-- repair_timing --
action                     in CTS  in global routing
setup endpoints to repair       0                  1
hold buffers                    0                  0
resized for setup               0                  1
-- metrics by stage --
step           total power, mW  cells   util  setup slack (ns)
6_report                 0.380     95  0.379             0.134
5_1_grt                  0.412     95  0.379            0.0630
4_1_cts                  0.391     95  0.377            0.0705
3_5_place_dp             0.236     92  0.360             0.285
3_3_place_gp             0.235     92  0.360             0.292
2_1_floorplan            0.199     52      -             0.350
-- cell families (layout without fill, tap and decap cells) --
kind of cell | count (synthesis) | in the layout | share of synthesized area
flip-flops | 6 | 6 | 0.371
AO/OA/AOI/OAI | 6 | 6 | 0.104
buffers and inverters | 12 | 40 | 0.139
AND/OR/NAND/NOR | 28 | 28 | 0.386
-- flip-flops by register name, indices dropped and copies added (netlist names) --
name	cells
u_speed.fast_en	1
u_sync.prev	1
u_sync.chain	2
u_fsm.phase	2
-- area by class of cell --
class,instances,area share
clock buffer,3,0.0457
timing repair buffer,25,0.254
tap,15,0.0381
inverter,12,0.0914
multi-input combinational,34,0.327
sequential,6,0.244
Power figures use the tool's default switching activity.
### config.mk
export PLATFORM = sky130hd
export DESIGN_NAME = lcd_timing_gen
export DESIGN_NICKNAME = d
export VERILOG_FILES = /design/src/rtl/lcdt_pkg.sv /design/src/rtl/lcdt_cfg.sv /design/src/rtl/lcdt_counter.sv /design/src/rtl/lcd_timing_gen.sv
export SDC_FILE = /design/constraint.sdc
export NUM_CORES = 1
export LEC_CHECK = 0
export ABC_AREA = 1
export BUFFER_PORTS_ARGS = -buffer_cell sky130_fd_sc_hd__buf_2
export CORE_MARGIN = 3
export CORE_UTILIZATION = 55
export DETAILED_ROUTE_END_ITERATION = 7
export PLACE_DENSITY = 0.85
export SLEW_MARGIN = 20
export SYNTH_ARGS = -nofsm -noshare
export SYNTH_HDL_FRONTEND = slang
export SYNTH_SLANG_ARGS = --single-unit
### constraint.sdc
create_clock -name clk -period 3.8 [get_ports clk]
set_input_delay 0.76 -clock clk [delete_from_list [all_inputs] [get_ports clk]]
set_output_delay 0.76 -clock clk [all_outputs]
set_load 0.05 [all_outputs]
### src/rtl/lcdt_pkg.sv
package lcdt_pkg;

  typedef enum logic [1:0] {
    PM_ONE   = 2'b00,
    PM_TWO   = 2'b01,
    PM_THREE = 2'b10,
    PM_BAD   = 2'b11
  } pix_mode_e;

  function automatic int unsigned clocks_per_pixel(input logic [1:0] m);
    case (m)
      PM_ONE:   return 1;
      PM_TWO:   return 2;
      PM_THREE: return 3;
      default:  return 0;
    endcase
  endfunction

endpackage

### src/rtl/lcdt_cfg.sv
module lcdt_cfg
  import lcdt_pkg::*;
#(
  parameter int H_TOTAL  = 336,
  parameter int H_SYNC   = 2,
  parameter int H_LEAD   = 7,
  parameter int H_ACTIVE = 320,
  parameter int DLY_M1   = 3,
  parameter int DLY_M2   = 5,
  parameter int COL_W    = 10
) (
  input  logic             clk,
  input  logic             rst,
  input  logic             load,
  input  logic [1:0]       mode,
  output logic             legal,
  output logic [COL_W-1:0] last_col,
  output logic [COL_W-1:0] sync_end,
  output logic [COL_W-1:0] first_px,
  output logic [COL_W-1:0] last_px
);

  logic [COL_W-1:0] d_last, d_sync, d_first, d_lastpx;
  logic [COL_W-1:0] s_last, s_sync, s_first, s_lastpx;

  always_comb begin
    int unsigned c;
    int unsigned dly;
    c   = clocks_per_pixel(mode);
    dly = 0;
    if (mode == PM_TWO)   dly = DLY_M1;
    if (mode == PM_THREE) dly = DLY_M2;
    legal = (c != 0);
    if (c == 0) begin
      d_last   = '0;
      d_sync   = '0;
      d_first  = '0;
      d_lastpx = '0;
    end else begin
      d_last   = COL_W'(H_TOTAL * c - 1);
      d_sync   = COL_W'(H_SYNC * c);
      d_first  = COL_W'(H_LEAD * c + dly);
      d_lastpx = COL_W'(H_LEAD * c + dly + H_ACTIVE * c - 1);
    end
  end

  always_ff @(posedge clk) begin
    if (rst) begin
      s_last   <= '0;
      s_sync   <= '0;
      s_first  <= '0;
      s_lastpx <= '0;
    end else if (load) begin
      s_last   <= d_last;
      s_sync   <= d_sync;
      s_first  <= d_first;
      s_lastpx <= d_lastpx;
    end
  end

  assign last_col = load ? d_last   : s_last;
  assign sync_end = load ? d_sync   : s_sync;
  assign first_px = load ? d_first  : s_first;
  assign last_px  = load ? d_lastpx : s_lastpx;

endmodule
==> src/rtl/mbx_pkg.sv <==
package mbx_pkg;
  localparam int NPORT = 2;
  localparam int PORT_A = 0;
  localparam int PORT_B = 1;

  // The port that sits on the other side of a given port.
  function automatic int peer_of(input int p);
    return (p == PORT_A) ? PORT_B : PORT_A;
  endfunction

  // How far below the all-ones address a port's mailbox lies.
  function automatic int box_offset(input int p);
    return (p == PORT_B) ? 0 : 1;
  endfunction

  // Next value of a pending bit; a setting event takes priority over a clearing one.
  function automatic logic next_pending(input logic cur, input logic set_ev,
                                        input logic clr_ev);
    return set_ev | (cur & ~clr_ev);
  endfunction
endpackage

==> src/rtl/mbx_port_decode.sv <==
module mbx_port_decode #(
  parameter int AW = 12
) (
  input  logic          en_i,
  input  logic          we_i,
  input  logic [AW-1:0] addr_i,
  output logic [mbx_pkg::NPORT-1:0] wr_hit_o,
  output logic [mbx_pkg::NPORT-1:0] rd_hit_o
);
  import mbx_pkg::*;

  localparam logic [AW-1:0] TOP_ADDR = {AW{1'b1}};

  function automatic logic [AW-1:0] box_addr(input int p);
    return TOP_ADDR - AW'(box_offset(p));
  endfunction

  logic [NPORT-1:0] match;

  for (genvar p = 0; p < NPORT; p++) begin : g_box
    assign match[p]    = (addr_i == box_addr(p));
    assign wr_hit_o[p] = en_i & we_i & match[p];
    assign rd_hit_o[p] = en_i & ~we_i & match[p];
  end
endmodule

==> src/rtl/mbx_pending_flag.sv <==
module mbx_pending_flag (
  input  logic clk,
  input  logic rst_n,
  input  logic set_i,
  input  logic clr_i,
  output logic irq_n_o
);
  import mbx_pkg::*;

  logic pend_q;

  always_ff @(posedge clk) begin
    if (!rst_n) pend_q <= 1'b0;
    else        pend_q <= next_pending(pend_q, set_i, clr_i);
  end

  assign irq_n_o = ~pend_q;

  // a setting event always leaves the flag pending
  assert_set_wins_R6: assert property (@(posedge clk) disable iff (!rst_n)
    set_i |=> !irq_n_o);
  // a lone clearing read releases the interrupt
  assert_clear_R4: assert property (@(posedge clk) disable iff (!rst_n)
    (clr_i && !set_i) |=> irq_n_o);
  // without an event the output holds
  assert_hold_R9: assert property (@(posedge clk) disable iff (!rst_n)
    (!set_i && !clr_i) |=> $stable(irq_n_o));
endmodule

==> src/rtl/mbx_irq_top.sv <==
module mbx_irq_top #(
  parameter int AW = 12
) (
  input  logic          clk,
  input  logic          rst_n,
  input  logic          a_en,
  input  logic          a_we,
  input  logic [AW-1:0] a_addr,
  input  logic          b_en,
  input  logic          b_we,
  input  logic [AW-1:0] b_addr,
  output logic          a_irq_n,
  output logic          b_irq_n
);
  import mbx_pkg::*;

  logic          en   [NPORT];
  logic          we   [NPORT];
  logic [AW-1:0] addr [NPORT];
  logic [NPORT-1:0] wr_hit [NPORT];
  logic [NPORT-1:0] rd_hit [NPORT];
  logic [NPORT-1:0] set_ev;
  logic [NPORT-1:0] clr_ev;
  logic [NPORT-1:0] own_wr;
  logic [NPORT-1:0] irq_n;

  assign en[PORT_A]   = a_en;
  assign we[PORT_A]   = a_we;
  assign addr[PORT_A] = a_addr;
  assign en[PORT_B]   = b_en;
  assign we[PORT_B]   = b_we;
  assign addr[PORT_B] = b_addr;

  for (genvar p = 0; p < NPORT; p++) begin : g_port
    mbx_port_decode #(.AW(AW)) u_dec (
      .en_i    (en[p]),
      .we_i    (we[p]),
      .addr_i  (addr[p]),
      .wr_hit_o(wr_hit[p]),
      .rd_hit_o(rd_hit[p])
    );
  end

  for (genvar p = 0; p < NPORT; p++) begin : g_flag
    // set: the peer writes into this port's mailbox; clear: owner reads it
    assign set_ev[p] = wr_hit[peer_of(p)][p];
    assign clr_ev[p] = rd_hit[p][p];
    assign own_wr[p] = wr_hit[p][p];

    mbx_pending_flag u_flag (
      .clk    (clk),
      .rst_n  (rst_n),
      .set_i  (set_ev[p]),
      .clr_i  (clr_ev[p]),
      .irq_n_o(irq_n[p])
    );
  end

  assign a_irq_n = irq_n[PORT_A];
  assign b_irq_n = irq_n[PORT_B];

  // port A writing the top address raises B's interrupt
  assert_cross_b_R2: assert property (@(posedge clk) disable iff (!rst_n)
    (a_en && a_we && a_addr == {AW{1'b1}}) |=> !b_irq_n);
  // port B writing the next address raises A's interrupt
  assert_cross_a_R3: assert property (@(posedge clk) disable iff (!rst_n)
    (b_en && b_we && b_addr == {AW{1'b1}} - AW'(1)) |=> !a_irq_n);
  // an own-mailbox write alone never pulls its own interrupt low
  assert_own_a_R5: assert property (@(posedge clk) disable iff (!rst_n)
    (own_wr[PORT_A] && !set_ev[PORT_A] && a_irq_n) |=> a_irq_n);
  assert_own_b_R5: assert property (@(posedge clk) disable iff (!rst_n)
    (own_wr[PORT_B] && !set_ev[PORT_B] && b_irq_n) |=> b_irq_n);
  // an interrupt only falls after the peer wrote the owner's mailbox
  assert_fall_cause_R7: assert property (@(posedge clk) disable iff (!rst_n)
    $fell(a_irq_n) |-> $past(b_en && b_we));
endmodule

==> config.mk <==
export PLATFORM = sky130hd
export DESIGN_NAME = mbx_irq_top
export DESIGN_NICKNAME = d
export VERILOG_FILES = /design/src/rtl/mbx_pkg.sv /design/src/rtl/mbx_port_decode.sv /design/src/rtl/mbx_pending_flag.sv /design/src/rtl/mbx_irq_top.sv
export SDC_FILE = /design/constraint.sdc
export NUM_CORES = 1
export LEC_CHECK = 0
export ABC_AREA = 1
export BUFFER_PORTS_ARGS = -buffer_cell sky130_fd_sc_hd__buf_2
export CORE_AREA = 2 2 39 41
export DETAILED_ROUTE_END_ITERATION = 16
export DIE_AREA = 0 0 41 43
export PLACE_DENSITY = 0.48
export SLEW_MARGIN = 20
export SYNTH_ARGS = -nofsm -noshare
export SYNTH_HDL_FRONTEND = slang
export SYNTH_SLANG_ARGS = --single-unit
==> constraint.sdc <==
create_clock -name clk -period 1.8 [get_ports clk]
set_input_delay 0.18 -clock clk [delete_from_list [all_inputs] [get_ports clk]]
set_output_delay 0.18 -clock clk [all_outputs]
set_load 0.01 [all_outputs]
==> Yosys cells after proc, flatten, opt, wreduce, memory -nomap -nowiden <==
Cells that the tools add are included.
{ "op_classes": {"eq_ne": 4, "bitwise": 18} }
{ "ops": {"columns": ["operator", "count"], "rows": [
  ["12-bit == test, second input constant", 4],
  ["1-bit bitwise AND", 10],
  ["1-bit inverter", 6],
  ["1-bit OR", 2]
]} }
{ "word_totals": {"reg_bits": 2} }

==> Longest topological paths before layout <==
{ "logic_depth": {"depth_word": 6, "depth_mapped": 6, "mapped_depth_nobuf": 6} }

==> Modules after synthesis <==
Synthesis repeated with hierarchy kept, for this count alone.
{ "hier_totals": {"cells_unflattened": 56, "area_unflattened_um2": 267.8} }
{ "by_module_without_submodules": {"columns": ["module", "instances", "cells_each", "area_per_inst_um2", "seq_area_each_um2"], "rows": [
  ["mbx_port_decode", 2, 21, 86.3, 0.0],
  ["mbx_pending_flag", 2, 7, 47.5, 20.0]
]} }

==> Worst setup path before layout <==
Ideal clock, no wire load.
{ "synth_timing": {"kind": "input port to flip-flop", "startpoint": "input a_addr[5]", "endpoint": "register g_flag[0].u_flag.pend_q", "setup_ps": 122, "arrival_ps": 582, "setup_slack_ps": 1097, "stages": 5, "path_buffers": 0, "cell_sequence": "nand2_1 nor2_1 nand2_1 o21ai_0 a21oi_1"} }
{ "synth_between": {"elab_chain_len": 5} }
{ "synth_rtl": {"columns": ["item", "line_no", "source"], "rows": [
  ["start: declaration", "mbx_irq_top.sv:8", "input logic [AW-1:0] a_addr,"],
  ["12-bit == test", "mbx_port_decode.sv:21", "assign match[p] = (addr_i == box_addr(p));"],
  ["1-bit bitwise AND", "mbx_port_decode.sv:23", "assign rd_hit_o[p] = en_i & ~we_i & match[p];"],
  ["1-bit inverter", "mbx_pkg.sv:19", "return set_ev | (cur & ~clr_ev);"],
  ["1-bit bitwise AND", "mbx_pkg.sv:19", null],
  ["1-bit OR", "mbx_pkg.sv:19", null],
  ["end signal: assignment", "mbx_pending_flag.sv:14", "else pend_q <= next_pending(pend_q, set_i, clr_i);"],
  ["end: declaration", "mbx_pending_flag.sv:10", "logic pend_q;"]
]} }
No other way between the ends.
A chain may end at the register's enable or synchronous reset.

==> Worst setup path in the final report <==
{ "layout_timing": {"startpoint": "register g_flag[0].u_flag.pend_q", "endpoint": "output a_irq_n"} }
{ "layout_between": {"elab_chain_len": 1} }
{ "layout_rtl": {"columns": ["item", "line_no", "source"], "rows": [
  ["1-bit inverter", "mbx_pending_flag.sv:17", "assign irq_n_o = ~pend_q;"],
  ["end: declaration", "mbx_irq_top.sv:12", "output logic a_irq_n,"]
]} }
No other way between the ends.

## Exercise goal
Above are some records; copy exactly the lines from the one with "assert_cross_b_R2: assert property" through the one with "assert_cross_a_R3: assert property", both included, and no others.

## Solution to this task
  assert_cross_b_R2: assert property (@(posedge clk) disable iff (!rst_n)
    (a_en && a_we && a_addr == {AW{1'b1}}) |=> !b_irq_n);
  // port B writing the next address raises A's interrupt
  assert_cross_a_R3: assert property (@(posedge clk) disable iff (!rst_n)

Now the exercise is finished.